___ Dataset entries ___
<file path="src/design/idetb_pkg.sv">
`default_nettype none

package idetb_pkg;

    localparam int APB_ADDR_W = 5;
    localparam int APB_DATA_W = 32;
    localparam int NOW_W      = 32;

    localparam logic [APB_ADDR_W-1:0] ADDR_DEBOUNCE_MS     = 5'h00;
    localparam logic [APB_ADDR_W-1:0] ADDR_EDGE_ENABLE     = 5'h04;
    localparam logic [APB_ADDR_W-1:0] ADDR_TOGGLE_ENABLE   = 5'h08;
    localparam logic [APB_ADDR_W-1:0] ADDR_BLINK_ENABLE    = 5'h0C;
    localparam logic [APB_ADDR_W-1:0] ADDR_BLINK_PERIOD_MS = 5'h10;

    typedef struct packed {
        logic [7:0]  debounce_ms;
        logic        edge_enable;
        logic        toggle_enable;
        logic        blink_enable;
        logic [15:0] blink_period_ms;
    } cfg_t;

    localparam cfg_t CFG_RESET = '{
        debounce_ms:     8'd0,
        edge_enable:     1'b0,
        toggle_enable:   1'b0,
        blink_enable:    1'b0,
        blink_period_ms: 16'd500
    };

endpackage

`default_nettype wire

</file>
<file path="src/design/idetb_if.sv">
`default_nettype none

interface idetb_poll_if;
    logic                         valid;
    logic                         ready;
    logic                         pin_level;
    logic [idetb_pkg::NOW_W-1:0]  now_ms;

    modport source (output valid, output pin_level, output now_ms, input ready);
    modport sink   (input valid, input pin_level, input now_ms, output ready);
endinterface

interface idetb_level_if;
    logic valid;
    logic ready;
    logic level;

    modport source (output valid, output level, input ready);
    modport sink   (input valid, input level, output ready);
endinterface

`default_nettype wire

</file>
<file path="src/design/idetb_cfg.sv">
`default_nettype none

module idetb_cfg (
    input  logic                             clk,
    input  logic                             rst_n,
    input  logic                             psel,
    input  logic                             penable,
    input  logic                             pwrite,
    input  logic [idetb_pkg::APB_ADDR_W-1:0] paddr,
    input  logic [idetb_pkg::APB_DATA_W-1:0] pwdata,
    output logic [idetb_pkg::APB_DATA_W-1:0] prdata,
    output logic                             pready,
    output idetb_pkg::cfg_t                  cfg
);
    import idetb_pkg::*;

    cfg_t cfg_reg;
    cfg_t cfg_next;
    logic wr_en;

    assign pready = 1'b1;
    assign wr_en  = psel && penable && pwrite;
    assign cfg    = cfg_reg;

    always_comb
    begin
        cfg_next = cfg_reg;
        if (wr_en)
        begin
            case (paddr)
                ADDR_DEBOUNCE_MS:     cfg_next.debounce_ms     = pwdata[7:0];
                ADDR_EDGE_ENABLE:     cfg_next.edge_enable     = pwdata[0];
                ADDR_TOGGLE_ENABLE:   cfg_next.toggle_enable   = pwdata[0];
                ADDR_BLINK_ENABLE:    cfg_next.blink_enable    = pwdata[0];
                ADDR_BLINK_PERIOD_MS: cfg_next.blink_period_ms = pwdata[15:0];
                default:              cfg_next = cfg_reg;
            endcase
        end
    end

    always_comb
    begin
        case (paddr)
            ADDR_DEBOUNCE_MS:     prdata = {24'd0, cfg_reg.debounce_ms};
            ADDR_EDGE_ENABLE:     prdata = {31'd0, cfg_reg.edge_enable};
            ADDR_TOGGLE_ENABLE:   prdata = {31'd0, cfg_reg.toggle_enable};
            ADDR_BLINK_ENABLE:    prdata = {31'd0, cfg_reg.blink_enable};
            ADDR_BLINK_PERIOD_MS: prdata = {16'd0, cfg_reg.blink_period_ms};
            default:              prdata = '0;
        endcase
    end

    always_ff @(posedge clk or negedge rst_n)
    begin
        if (!rst_n)
        begin
            cfg_reg <= CFG_RESET;
        end
        else
        begin
            cfg_reg <= cfg_next;
        end
    end

endmodule

`default_nettype wire

</file>
<file path="src/design/idetb_chain.sv">
`default_nettype none

module idetb_chain #(
    parameter int TIME_BITS = 32
) (
    input  logic                 clk,
    input  logic                 rst_n,
    input  logic                 fire,
    input  logic                 pin_level,
    input  logic [TIME_BITS-1:0] now,
    input  idetb_pkg::cfg_t      cfg,
    output logic                 level
);
    import idetb_pkg::*;

    logic                 last_raw_reg,       last_raw_next;
    logic                 stable_level_reg,   stable_level_next;
    logic [TIME_BITS-1:0] debounce_stamp_reg, debounce_stamp_next;
    logic                 edge_previous_reg,  edge_previous_next;
    logic                 toggle_latch_reg,   toggle_latch_next;
    logic                 blink_phase_reg,    blink_phase_next;
    logic [TIME_BITS-1:0] blink_stamp_reg,    blink_stamp_next;
    logic                 chain_out_reg,      chain_out_next;

    logic                 debounce_on;
    logic                 any_on;
    logic [TIME_BITS-1:0] deb_elapsed;
    logic [TIME_BITS-1:0] blink_elapsed;
    logic                 v_deb;
    logic                 v_edge;
    logic                 v_tog;
    logic                 v_blink;

    assign debounce_on   = (cfg.debounce_ms != 8'd0);
    assign any_on        = debounce_on || cfg.edge_enable || cfg.toggle_enable
                           || cfg.blink_enable;
    assign deb_elapsed   = now - debounce_stamp_reg;
    assign blink_elapsed = now - blink_stamp_reg;

    always_comb
    begin
        last_raw_next       = last_raw_reg;
        stable_level_next   = stable_level_reg;
        debounce_stamp_next = debounce_stamp_reg;
        edge_previous_next  = edge_previous_reg;
        toggle_latch_next   = toggle_latch_reg;
        blink_phase_next    = blink_phase_reg;
        blink_stamp_next    = blink_stamp_reg;

        // debounce
        v_deb = pin_level;
        if (debounce_on)
        begin
            if (deb_elapsed > TIME_BITS'(cfg.debounce_ms))
            begin
                if (last_raw_reg == pin_level)
                begin
                    stable_level_next = pin_level;
                end
                debounce_stamp_next = now;
            end
            last_raw_next = pin_level;
            v_deb         = stable_level_next;
        end

        // rising edge
        v_edge = v_deb;
        if (cfg.edge_enable)
        begin
            v_edge             = v_deb && !edge_previous_reg;
            edge_previous_next = v_deb;
        end

        // toggle
        v_tog = v_edge;
        if (cfg.toggle_enable)
        begin
            if (v_edge)
            begin
                toggle_latch_next = !toggle_latch_reg;
            end
            v_tog = toggle_latch_next;
        end

        // blink
        v_blink = v_tog;
        if (cfg.blink_enable)
        begin
            if (v_tog)
            begin
                if (blink_elapsed > TIME_BITS'(cfg.blink_period_ms))
                begin
                    blink_phase_next = !blink_phase_reg;
                    blink_stamp_next = now;
                end
            end
            else
            begin
                blink_phase_next = 1'b0;
            end
            v_blink = blink_phase_next;
        end

        chain_out_next = any_on ? v_blink : chain_out_reg;
    end

    assign level = chain_out_next;

    always_ff @(posedge clk or negedge rst_n)
    begin
        if (!rst_n)
        begin
            last_raw_reg       <= 1'b0;
            stable_level_reg   <= 1'b0;
            debounce_stamp_reg <= '0;
            edge_previous_reg  <= 1'b0;
            toggle_latch_reg   <= 1'b0;
            blink_phase_reg    <= 1'b0;
            blink_stamp_reg    <= '0;
            chain_out_reg      <= 1'b0;
        end
        else if (fire)
        begin
            last_raw_reg       <= last_raw_next;
            stable_level_reg   <= stable_level_next;
            debounce_stamp_reg <= debounce_stamp_next;
            edge_previous_reg  <= edge_previous_next;
            toggle_latch_reg   <= toggle_latch_next;
            blink_phase_reg    <= blink_phase_next;
            blink_stamp_reg    <= blink_stamp_next;
            chain_out_reg      <= chain_out_next;
        end
    end

endmodule

`default_nettype wire

</file>
<file path="src/design/input_debounce_edge_toggle_blink.sv">
`default_nettype none

// Pin conditioning chain: each poll beat (pin_level, now_ms) passes through the
// enabled stages debounce, rising edge, toggle and blink, and yields one level
// beat; with no stage enabled the last level repeats. Throughput is one beat per
// clock unless the result side stalls. A beat passes the input register, then
// the chain update into the output register; chain state feedback closes within
// each update, so back-to-back polls are processed without bubbles. Timestamps
// are compared modulo 2^TIME_BITS. Configuration goes through the APB port at
// byte addresses 0x00..0x10 and should only change while no beat is in flight.

module input_debounce_edge_toggle_blink #(
    parameter int TIME_BITS = 32
) (
    input  logic                             clk,
    input  logic                             rst_n,
    input  logic                             psel,
    input  logic                             penable,
    input  logic                             pwrite,
    input  logic [idetb_pkg::APB_ADDR_W-1:0] paddr,
    input  logic [idetb_pkg::APB_DATA_W-1:0] pwdata,
    output logic [idetb_pkg::APB_DATA_W-1:0] prdata,
    output logic                             pready,
    idetb_poll_if.sink                       poll,
    idetb_level_if.source                    result
);
    import idetb_pkg::*;

    cfg_t                 cfg;
    logic                 in_valid_reg,  in_valid_next;
    logic                 in_pin_reg;
    logic [TIME_BITS-1:0] in_now_reg;
    logic                 out_valid_reg, out_valid_next;
    logic                 out_level_reg;
    logic                 advance;
    logic                 poll_take;
    logic                 chain_level;

    idetb_cfg u_cfg (
        .clk     (clk),
        .rst_n   (rst_n),
        .psel    (psel),
        .penable (penable),
        .pwrite  (pwrite),
        .paddr   (paddr),
        .pwdata  (pwdata),
        .prdata  (prdata),
        .pready  (pready),
        .cfg     (cfg)
    );

    idetb_chain #(
        .TIME_BITS (TIME_BITS)
    ) u_chain (
        .clk       (clk),
        .rst_n     (rst_n),
        .fire      (advance),
        .pin_level (in_pin_reg),
        .now       (in_now_reg),
        .cfg       (cfg),
        .level     (chain_level)
    );

    assign advance      = in_valid_reg && (!out_valid_reg || result.ready);
    assign poll.ready   = !in_valid_reg || advance;
    assign poll_take    = poll.valid && poll.ready;
    assign result.valid = out_valid_reg;
    assign result.level = out_level_reg;

    always_comb
    begin
        in_valid_next = in_valid_reg;
        if (poll_take)
        begin
            in_valid_next = 1'b1;
        end
        else if (advance)
        begin
            in_valid_next = 1'b0;
        end

        out_valid_next = out_valid_reg;
        if (advance)
        begin
            out_valid_next = 1'b1;
        end
        else if (result.ready)
        begin
            out_valid_next = 1'b0;
        end
    end

    always_ff @(posedge clk or negedge rst_n)
    begin
        if (!rst_n)
        begin
            in_valid_reg  <= 1'b0;
            out_valid_reg <= 1'b0;
        end
        else
        begin
            in_valid_reg  <= in_valid_next;
            out_valid_reg <= out_valid_next;
        end
    end

    always_ff @(posedge clk)
    begin
        if (poll_take)
        begin
            in_pin_reg <= poll.pin_level;
            in_now_reg <= TIME_BITS'(poll.now_ms);
        end
        if (advance)
        begin
            out_level_reg <= chain_level;
        end
    end

endmodule

`default_nettype wire

</file>
<file path="src/flat_wrapper.sv">
// flat-port wrapper written by rule: the top's interface ports become plain ports
module input_debounce_edge_toggle_blink_flat import idetb_pkg::*;
#(
    parameter int TIME_BITS = 32
)
  (clk, rst_n, psel, penable, pwrite, paddr, pwdata, prdata, pready, poll_valid, poll_pin_level, poll_now_ms, poll_ready, result_valid, result_level, result_ready);
  idetb_poll_if poll_i ();
  idetb_level_if result_i ();
  input  logic clk;
  input  logic rst_n;
  input  logic psel;
  input  logic penable;
  input  logic pwrite;
  input  logic [idetb_pkg::APB_ADDR_W-1:0] paddr;
  input  logic [idetb_pkg::APB_DATA_W-1:0] pwdata;
  output logic [idetb_pkg::APB_DATA_W-1:0] prdata;
  output logic pready;
  input wire logic [$bits(poll_i.valid)-1:0] poll_valid;
  input wire logic [$bits(poll_i.pin_level)-1:0] poll_pin_level;
  input wire logic [$bits(poll_i.now_ms)-1:0] poll_now_ms;
  output wire logic [$bits(poll_i.ready)-1:0] poll_ready;
  output wire logic [$bits(result_i.valid)-1:0] result_valid;
  output wire logic [$bits(result_i.level)-1:0] result_level;
  input wire logic [$bits(result_i.ready)-1:0] result_ready;
  assign poll_i.valid = poll_valid;
  assign poll_i.pin_level = poll_pin_level;
  assign poll_i.now_ms = poll_now_ms;
  assign poll_ready = poll_i.ready;
  assign result_valid = result_i.valid;
  assign result_level = result_i.level;
  assign result_i.ready = result_ready;
  input_debounce_edge_toggle_blink #(.TIME_BITS(TIME_BITS)) u_core (.clk(clk), .rst_n(rst_n), .psel(psel), .penable(penable), .pwrite(pwrite), .paddr(paddr), .pwdata(pwdata), .prdata(prdata), .pready(pready), .poll(poll_i), .result(result_i));
endmodule
</file>
<file path="config.mk">
export PLATFORM = sky130hd
export DESIGN_NAME = input_debounce_edge_toggle_blink_flat
export DESIGN_NICKNAME = d
export VERILOG_FILES = /design/src/design/idetb_pkg.sv /design/src/design/idetb_if.sv /design/src/design/idetb_cfg.sv /design/src/design/idetb_chain.sv /design/src/design/input_debounce_edge_toggle_blink.sv /design/src/flat_wrapper.sv
export SDC_FILE = /design/constraint.sdc
export NUM_CORES = 1
export LEC_CHECK = 0
export BUFFER_PORTS_ARGS = -buffer_cell sky130_fd_sc_hd__buf_2
export CAP_MARGIN = 10
export CELL_PAD_IN_SITES_DETAIL_PLACEMENT = 1
export CELL_PAD_IN_SITES_GLOBAL_PLACEMENT = 2
export CORE_MARGIN = 3
export CORE_UTILIZATION = 40
export DETAILED_ROUTE_END_ITERATION = 8
export PLACE_DENSITY_LB_ADDON = 0.1
export SETUP_SLACK_MARGIN = 0.4
export SYNTH_ARGS = -nofsm -noshare
export SYNTH_HDL_FRONTEND = slang
export SYNTH_HIERARCHICAL = 1
export SYNTH_SLANG_ARGS = --single-unit
</file>
<file path="constraint.sdc">
create_clock -name clk -period 9.78 [get_ports clk]
set_clock_uncertainty 0.2 [all_clocks]
set_input_delay 1.956 -clock clk [delete_from_list [all_inputs] [get_ports clk]]
set_output_delay 1.956 -clock clk [all_outputs]
set_load 0.005 [all_outputs]
</file>
==> metrics <==
clk root buf=clkbuf_16; synth unique cells=82; number of global-route vias before repair=between 8000 and 9000; layout cell share with drive strength beyond 1=0.164; Pre-antenna DRT Iters=4; Max-Cap Viols=0; Clk pwr share=0.197; Vias/cell=between 5 and 6; Cells after Synth=1073; leakage power=~0.0048 µW; fin cells=1471; H-tree lvl count=4; crit-path max cell delay=0.68 ns; RSZ-0062 raised after global routing=false; chip height=around 160 µm; Vias=about 8000; hold path depth=2; worst r2r src=u_core/in_now_reg[0]$_DFFE_PP_; EDFF count, synth=34; Crit path top cell by count=nand4_1; relative slew slack=0.321; multi-input logic area=around 5800 µm²; Post-synth top flop=dfrtp_1; synthesized cell area=a little under 10000 µm²; cts bufs inserted=17; status=finished clean; CTS resizes=0; clk buf depth=2; Post-CTS Hold Fix Bufs=0; # diodes=0; Psw=between 1000 and 1500 µW; Post-CTS Setup Inserts=0; hold_sp=u_core/u_chain/edge_previous_reg$_DFFE_PN0P_; drt first-iter violations=357; type of the worst setup path=reg2reg; Syn Area/Cell=9.20 µm²; sequential area share after synthesis=0.355; combinational power share=0.558; post-route ant nets=0; Starting Density=0.413; Worst Path Required=between 9 and 10 ns; CTS tree=yes; fin nets=1304; GRT Resource Usage Total=0.217; grt ovf=0; synthesis-stage register bit count=between 100 and 150; Reg2Reg Capture Point=u_core/u_chain/blink_stamp_reg[5]$_DFFE_PN0P_; Reg power frac=0.245; R2R depth=22; Filler cells=2800; area delta synth->final=11.9%; core area=~24000 µm²; fmax=160 MHz; post-synth top area share=0.236; Setup Viol. Count Final=0; area leader, netlist=dfrtp_1; largest net degree at the start of global routing=64; routed wire length=around 28000 µm; fin crit period=6.24 ns; internal cell power=~1800 µW; Critical Path Fanout Max=32; dpl cells=1439; Reg2Reg Setup Slack=3.54 ns; WL/cell=between 15 and 20 µm; gpl congestion=0.855; HPWL after detailed placement=approximately 22000 µm; Sw Ratio=0.446; io pins=approximately 110; Port-buffer cells=roughly 80; final setup TNS=0 ns; commonest cells after routing, fill and taps aside=nand2_1, inv_1, dfrtp_1, ha_1, o21ai_0; row cnt=56; crit start category=flip-flop; most common cell after layout, fill and taps aside=nand2_1; clock latency on the worst-skew pair=0.43 ns; synth top area cells=dfrtp_1, ha_1, edfxtp_1, nand2_1, o21ai_0; WHS Endpoint=u_core/u_chain/edge_previous_reg$_DFFE_PN0P_; Clock transition at path regs=around 0.070 ns; Tcrit/Tclk final=0.638; Slew Limit Fails=0; PwrDens=about 290 nW/µm²; global-route wire length before repair=45600 µm; CP Cell Sequence=inv_1 -> ha_1 -> inv_1 -> fa_1 -> a21o_1 -> a221oi_1 -> o221ai_1 -> a31o_2 -> xor2_1 -> ha_1 -> nand4_1 -> nor2_1 -> nand4_1 -> o22ai_1 -> a31oi_1 -> nor4_1 -> nand4_1 -> nor4_1 -> buf_4 -> a211oi_4 -> buf_4 -> mux2_1; Worst Setup End Kind=flip-flop; initial antenna violation count=0; worst endpoint data arrival time=around 6.3 ns; Num Clock Sinks=roughly 130; async set-reset flop share out of synthesis=0.744; register area=between 3000 and 4000 µm²; drt drc=0; endpoints failing hold=0; Yosys warning count=6; Worst Max-Slew Pin Slew=between 1 and 1.5 ns; die area=approximately 27000 µm²; worst hold-check path type=reg2reg; Die W=around 160 µm; slowest stage cell, crit path=a221oi_1; Max VDD drop=between 0.0001 and 0.00015 V
-- critical path, delay by kind of cell, from the launching register on --
family | cells | cell delay, ns
xor+xnor | 1 | 0.16
buf+inv | 4 | 0.73
mux | 1 | 0.38
compound gates | 7 | 2.08
flops | 1 | 0.41
fa+ha+maj | 3 | 0.90
simple gates | 6 | 1.18
-- metal layers --
layer / global-route usage / up-vias / share of wire
met2: 0.354 / 116 / 0.47
met1: 0.305 / 4063 / 0.50
met4: 0.0496 / 0 / 0.013
met3: 0.0317 / 20 / 0.024
li1: - / 4009 / -
met5: 0 / - / 0
-- cells in the mapped netlist (5+ instances only) --
cell       instances
ha_1              86
xnor2_1           17
a21o_1            20
buf_4             17
nor3_1            17
xor2_1            19
dfrtp_1           93
mux2_1            33
clkbuf_1          28
nor4_1             8
a22o_2             7
inv_1             96
mux2i_1            6
a31oi_1            7
o2111ai_1          6
nor2_1            43
o21a_1            15
nand2_1          108
a211o_1            5
o211ai_1          14
mux2_2            31
nand3_1           15
o21ai_0           79
a211oi_1           7
a21oi_1           78
edfxtp_1          34
and2_2             8
nand2b_1           7
dfstp_2            6
and4_1             7
nor2b_1            9
and3_1            12
o22ai_1            7
o221ai_1           6
nand4_1           27
or4_1              5
-- metrics by stage --
stage / total power [µW] / hold slack [ns] / area [µm²] / worst slack, ns / utilization
6_report: 3250 / 0.279 / 11100 / 3.54 / 0.463
5_1_grt: 3540 / 0.294 / 11100 / 3.16 / 0.463
3_5_place_dp: 2600 / 0.269 / 10500 / 3.64 / 0.439
3_3_place_gp: 2570 / 0.261 / 10500 / 3.79 / 0.439
4_1_cts: 3270 / 0.284 / 11100 / 3.61 / 0.463
2_1_floorplan: 2130 / 0.247 / 9930 / 4.48 / -
-- cell families (layout without fill, tap and decap cells) --
logic type,after synthesis,in the layout,synth area share
DFF,133,133,0.355
other,2,17,0.000760
buffers and inverters,147,211,0.0656
and+or+nand+nor,293,293,0.152
xor gates and xnor gates,36,36,0.0319
AOI/OAI and AO/OA,304,304,0.202
adders and majority gates,88,88,0.113
muxes,70,70,0.0791
-- final cells by class --
class                   count  share of cell area
multi-input cells         808               0.523
clock inverters            13              0.0111
well taps                 319              0.0361
repair buffers             83              0.0387
inverters                  96              0.0326
flip-flops and latches    133               0.317
clock buffers              19              0.0410
-- power groups by stage --
stage	Clock (µW)	Sequential [µW]	Combinational, µW
after floorplan	0	777	1350
after global placement	0	797	1770
after detailed placement	0	806	1800
after CTS	657	798	1810
after global routing	677	815	2050
final	640	797	1810
-- worst max path at each step --
stage                                              start                                              to  slack (ns)  depth (start not counted)
after floorplan                                 paddr[3]                                       prdata[7]        4.48                          4
after global placement                          paddr[3]                                       prdata[1]        3.79                          5
after detailed placement  u_core/in_now_reg[0]$_DFFE_PP_  u_core/u_chain/blink_stamp_reg[28]$_DFFE_PN0P_        3.64                         22
after CTS                 u_core/in_now_reg[0]$_DFFE_PP_  u_core/u_chain/blink_stamp_reg[18]$_DFFE_PN0P_        3.61                         22
after global routing      u_core/in_now_reg[0]$_DFFE_PP_  u_core/u_chain/blink_stamp_reg[23]$_DFFE_PN0P_        3.16                         22
final                     u_core/in_now_reg[0]$_DFFE_PP_   u_core/u_chain/blink_stamp_reg[5]$_DFFE_PN0P_        3.54                         22
Power figures use the tool's default switching activity.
___
Directions:
Up to and including the line with "localparam logic [APB_ADDR_W-1:0] ADDR_EDGE_ENABLE", repeat the entries exactly, beginning at their first line.

Answer to the problem:
<file path="src/design/idetb_pkg.sv">
`default_nettype none

package idetb_pkg;

    localparam int APB_ADDR_W = 5;
    localparam int APB_DATA_W = 32;
    localparam int NOW_W      = 32;

    localparam logic [APB_ADDR_W-1:0] ADDR_DEBOUNCE_MS     = 5'h00;
    localparam logic [APB_ADDR_W-1:0] ADDR_EDGE_ENABLE     = 5'h04;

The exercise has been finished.